The intrusion that led to the loss occurred in April this year, and the OPM has already pulled in the FBI and the US Department of Homeland Security's Computer Emergency Readiness Team (US-CERT) to investigate the incident.
The OPM has promised to advise the affected four million of the issue and to offer advice on not falling foul of any resulting exploit efforts. It is also recommending that victims get a credit report and keep an eye on their identity.
Other advice, such as a recommendation that individuals do not open suspicious mail from unknown parties, is also provided.
"Protecting our Federal employee data from malicious cyber incidents is of the highest priority at OPM," said OPM director Katherine Archuleta.
"We take very seriously our responsibility to secure the information stored in our systems, and in coordination with our agency partners, our experienced team is constantly identifying opportunities to further protect the data with which we are entrusted."
Politicans have criticised the government department for the latest data loss incident.
The last few months have seen a series of massive data breaches that have affected millions of Americans. #DataBreach— Adam Schiff (@RepAdamSchiff) June 4, 2015
The latest breach, which has exposed personal information of more than 4 million current & former federal employees is among most shocking.— Adam Schiff (@RepAdamSchiff) June 4, 2015
Security experts believe the attack came from China and is another sign of that country's habit of hacking the US.
"[This is] yet another indication of a foreign power probing successfully and focusing on what appears to be data that would identify people with security clearances," said Susan Collins, a member of the Senate Intelligence Committee.

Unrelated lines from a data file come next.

`src/rtl/wk_pkg.sv`:
```
package wk_pkg;

    localparam int BUS_AW   = 8;
    localparam int IDX_BITS = 7;
    localparam int CMD_W    = 5;

    localparam logic [BUS_AW-1:0] ADDR_ACK  = 8'h80;
    localparam logic [BUS_AW-1:0] ADDR_PEND = 8'h84;
    localparam logic [BUS_AW-1:0] ADDR_VSEN = 8'h88;
    localparam logic [BUS_AW-1:0] ADDR_VCPU = 8'h8C;
    localparam logic [BUS_AW-1:0] ADDR_VRAD = 8'h90;
    localparam logic [BUS_AW-1:0] ADDR_SET  = 8'h94;

    typedef enum logic [1:0] {
        TGT_OFF    = 2'd0,
        TGT_CPU    = 2'd1,
        TGT_RADIO  = 2'd2,
        TGT_SENSOR = 2'd3
    } tgt_e;

    typedef enum logic {
        ENT_IDLE = 1'b0,
        ENT_PEND = 1'b1
    } ent_state_e;

    // packed MSB first: target[14:13] com[12] per[11] tmr[10] xtal[9] idx[8:2] bank[1:0]
    typedef struct packed {
        tgt_e                target;
        logic                en_com;
        logic                en_per;
        logic                en_tmr;
        logic                en_xtal;
        logic [IDX_BITS-1:0] idx;
        logic [1:0]          bank;
    } ent_cfg_t;

    localparam int CFG_W = $bits(ent_cfg_t);

endpackage

```
`src/rtl/wk_cfg_bank.sv`:
```
module wk_cfg_bank
    import wk_pkg::*;
#(
    parameter int N_ENTRY = 16
) (
    input  logic                      clk,
    input  logic                      rst_n,
    input  logic                      bus_we,
    input  logic [BUS_AW-1:0]         bus_addr,
    input  logic [31:0]               bus_wdata,
    output ent_cfg_t [N_ENTRY-1:0]    cfg,
    output logic [N_ENTRY-1:0]        sw_set,
    output logic [N_ENTRY-1:0]        sw_clr
);

    localparam int WORD_W = BUS_AW - 2;

    logic [WORD_W-1:0] word;
    logic [CMD_W-1:0]  cmd_idx;
    logic              cmd_ok;
    logic              hit_set;
    logic              hit_ack;

    assign word    = bus_addr[BUS_AW-1:2];
    assign cmd_idx = bus_wdata[CMD_W-1:0];
    assign cmd_ok  = cmd_idx < CMD_W'(N_ENTRY);
    assign hit_set = bus_we && (bus_addr == ADDR_SET) && cmd_ok;
    assign hit_ack = bus_we && (bus_addr == ADDR_ACK) && cmd_ok;

    for (genvar e = 0; e < N_ENTRY; e++) begin : g_ent
        always_ff @(posedge clk or negedge rst_n) begin
            if (!rst_n) begin
                cfg[e] <= '0;
            end else if (bus_we && (word == WORD_W'(e))) begin
                cfg[e] <= ent_cfg_t'(bus_wdata[CFG_W-1:0]);
            end
        end

        assign sw_set[e] = hit_set && (cmd_idx == CMD_W'(e));
        assign sw_clr[e] = hit_ack && (cmd_idx == CMD_W'(e));
    end

endmodule

```
`src/rtl/wk_trig_match.sv`:
```
module wk_trig_match
    import wk_pkg::*;
#(
    parameter int GPIO_W   = 32,
    parameter int PERIPH_W = 15
) (
    input  logic                clk,
    input  logic                rst_n,
    input  logic [1:0]          bank,
    input  logic [IDX_BITS-1:0] idx,
    input  logic                armed,
    input  logic [GPIO_W-1:0]   gpio_a,
    input  logic [GPIO_W-1:0]   gpio_b,
    input  logic [PERIPH_W-1:0] periph_irq,
    output logic                hw_rise
);

    localparam int GSPAN = 1 << IDX_BITS;
    localparam int PSPAN = 16;

    logic [GSPAN-1:0] ga_x;
    logic [GSPAN-1:0] gb_x;
    logic [PSPAN-1:0] px;
    logic             sel;
    logic             sel_q;

    // zero extension gives out-of-range indices a constant low source
    assign ga_x = GSPAN'(gpio_a);
    assign gb_x = GSPAN'(gpio_b);
    assign px   = PSPAN'(periph_irq);

    always_comb begin
        unique case (bank)
            2'd0:    sel = ga_x[idx];
            2'd1:    sel = gb_x[idx];
            default: sel = px[idx[3:0]];
        endcase
    end

    always_ff @(posedge clk or negedge rst_n) begin
        if (!rst_n) begin
            sel_q <= 1'b0;
        end else begin
            sel_q <= sel;
        end
    end

    assign hw_rise = armed && sel && !sel_q;

endmodule

```
`src/rtl/wk_pend_fsm.sv`:
```
module wk_pend_fsm
    import wk_pkg::*;
(
    input  logic clk,
    input  logic rst_n,
    input  logic hw_set,
    input  logic sw_set,
    input  logic sw_clr,
    output logic pend
);

    ent_state_e state_q;
    ent_state_e state_d;
    logic       arm;

    assign arm = hw_set || sw_set;

    always_ff @(posedge clk or negedge rst_n) begin
        if (!rst_n) begin
            state_q <= ENT_IDLE;
        end else begin
            state_q <= state_d;
        end
    end

    always_comb begin
        state_d = state_q;
        unique case (state_q)
            ENT_IDLE: if (arm) state_d = ENT_PEND;
            ENT_PEND: if (sw_clr && !arm) state_d = ENT_IDLE;
            default:  state_d = ENT_IDLE;
        endcase
    end

    always_comb begin
        unique case (state_q)
            ENT_PEND: pend = 1'b1;
            default:  pend = 1'b0;
        endcase
    end

endmodule

```
`src/rtl/wk_out_merge.sv`:
```
module wk_out_merge
    import wk_pkg::*;
#(
    parameter int N_ENTRY = 16
) (
    input  ent_cfg_t [N_ENTRY-1:0] cfg,
    input  logic [N_ENTRY-1:0]     pend,
    output logic [N_ENTRY-1:0]     view_cpu,
    output logic [N_ENTRY-1:0]     view_radio,
    output logic [N_ENTRY-1:0]     view_sensor,
    output logic                   wake_cpu,
    output logic                   wake_radio,
    output logic                   wake_sensor,
    output logic                   req_xtal,
    output logic                   req_tmr,
    output logic                   req_per,
    output logic                   req_com
);

    logic [N_ENTRY-1:0] v_xtal;
    logic [N_ENTRY-1:0] v_tmr;
    logic [N_ENTRY-1:0] v_per;
    logic [N_ENTRY-1:0] v_com;

    for (genvar e = 0; e < N_ENTRY; e++) begin : g_ent
        assign view_cpu[e]    = pend[e] && (cfg[e].target == TGT_CPU);
        assign view_radio[e]  = pend[e] && (cfg[e].target == TGT_RADIO);
        assign view_sensor[e] = pend[e] && (cfg[e].target == TGT_SENSOR);
        assign v_xtal[e]      = pend[e] && cfg[e].en_xtal;
        assign v_tmr[e]       = pend[e] && cfg[e].en_tmr;
        assign v_per[e]       = pend[e] && cfg[e].en_per;
        assign v_com[e]       = pend[e] && (cfg[e].en_com || (cfg[e].target == TGT_SENSOR));
    end

    assign wake_cpu    = |view_cpu;
    assign wake_radio  = |view_radio;
    assign wake_sensor = |view_sensor;
    assign req_xtal    = |v_xtal;
    assign req_tmr     = |v_tmr;
    assign req_per     = |v_per;
    assign req_com     = |v_com;

endmodule

```
`src/rtl/wk_lookup_ctrl.sv`:
```
module wk_lookup_ctrl
    import wk_pkg::*;
#(
    parameter int N_ENTRY  = 16,
    parameter int GPIO_W   = 32,
    parameter int PERIPH_W = 15
) (
    input  logic                clk,
    input  logic                rst_n,
    input  logic                bus_we,
    input  logic [7:0]          bus_addr,
    input  logic [31:0]         bus_wdata,
    output logic [31:0]         bus_rdata,
    input  logic [GPIO_W-1:0]   gpio_a,
    input  logic [GPIO_W-1:0]   gpio_b,
    input  logic [PERIPH_W-1:0] periph_irq,
    output logic                wake_cpu,
    output logic                wake_radio,
    output logic                wake_sensor,
    output logic                req_xtal,
    output logic                req_tmr,
    output logic                req_per,
    output logic                req_com
);

    localparam int ENT_W = (N_ENTRY > 1) ? $clog2(N_ENTRY) : 1;
    localparam int WORD_W = BUS_AW - 2;

    ent_cfg_t [N_ENTRY-1:0] cfg;
    logic [N_ENTRY-1:0]     sw_set;
    logic [N_ENTRY-1:0]     sw_clr;
    logic [N_ENTRY-1:0]     hw_rise;
    logic [N_ENTRY-1:0]     pend_q;
    logic [N_ENTRY-1:0]     view_cpu;
    logic [N_ENTRY-1:0]     view_radio;
    logic [N_ENTRY-1:0]     view_sensor;

    wk_cfg_bank #(.N_ENTRY(N_ENTRY)) u_cfg (
        .clk       (clk),
        .rst_n     (rst_n),
        .bus_we    (bus_we),
        .bus_addr  (bus_addr),
        .bus_wdata (bus_wdata),
        .cfg       (cfg),
        .sw_set    (sw_set),
        .sw_clr    (sw_clr)
    );

    for (genvar e = 0; e < N_ENTRY; e++) begin : g_ent
        wk_trig_match #(.GPIO_W(GPIO_W), .PERIPH_W(PERIPH_W)) u_trig (
            .clk        (clk),
            .rst_n      (rst_n),
            .bank       (cfg[e].bank),
            .idx        (cfg[e].idx),
            .armed      (cfg[e].target != TGT_OFF),
            .gpio_a     (gpio_a),
            .gpio_b     (gpio_b),
            .periph_irq (periph_irq),
            .hw_rise    (hw_rise[e])
        );

        wk_pend_fsm u_pend (
            .clk    (clk),
            .rst_n  (rst_n),
            .hw_set (hw_rise[e]),
            .sw_set (sw_set[e]),
            .sw_clr (sw_clr[e]),
            .pend   (pend_q[e])
        );
    end

    wk_out_merge #(.N_ENTRY(N_ENTRY)) u_merge (
        .cfg         (cfg),
        .pend        (pend_q),
        .view_cpu    (view_cpu),
        .view_radio  (view_radio),
        .view_sensor (view_sensor),
        .wake_cpu    (wake_cpu),
        .wake_radio  (wake_radio),
        .wake_sensor (wake_sensor),
        .req_xtal    (req_xtal),
        .req_tmr     (req_tmr),
        .req_per     (req_per),
        .req_com     (req_com)
    );

    always_comb begin
        bus_rdata = '0;
        if (bus_addr[BUS_AW-1:2] < WORD_W'(N_ENTRY)) begin
            bus_rdata = {{(32-CFG_W){1'b0}}, cfg[bus_addr[ENT_W+1:2]]};
        end else begin
            case (bus_addr)
                ADDR_PEND: bus_rdata = 32'(pend_q);
                ADDR_VSEN: bus_rdata = 32'(view_sensor);
                ADDR_VCPU: bus_rdata = 32'(view_cpu);
                ADDR_VRAD: bus_rdata = 32'(view_radio);
                default:   bus_rdata = '0;
            endcase
        end
    end

endmodule

```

Adam Schiff, a member of the of the House intelligence committee, suggested that enough is enough and that the US desperately needs to improve its security provisions and protection.
"It's clear a substantial improvement in our cyber databases and defenses is perilously overdue," he tweeted.
The FBI has also confirmed it is looking into the details of the breach. "We take all potential threats to public and private sector systems seriously and will continue to investigate and hold accountable those who pose a threat in cyberspace.”
Grayson Milbourne, security intelligence director at Webroot, said that while details were still coming to light, it was clear the nature of the attack meant it was a nation-state backed incident.
“Until we can understand what level of data access was achieved, we won’t know the full impact. But, based on the characteristics of the attack, it’s likely the perpetrator was a nation-state," he said.
"Clearly, the government’s approach to cybersecurity needs to be reformed, prioritised and accelerated. That the breach might have been carried out by the Chinese does not absolve the OPM of blame.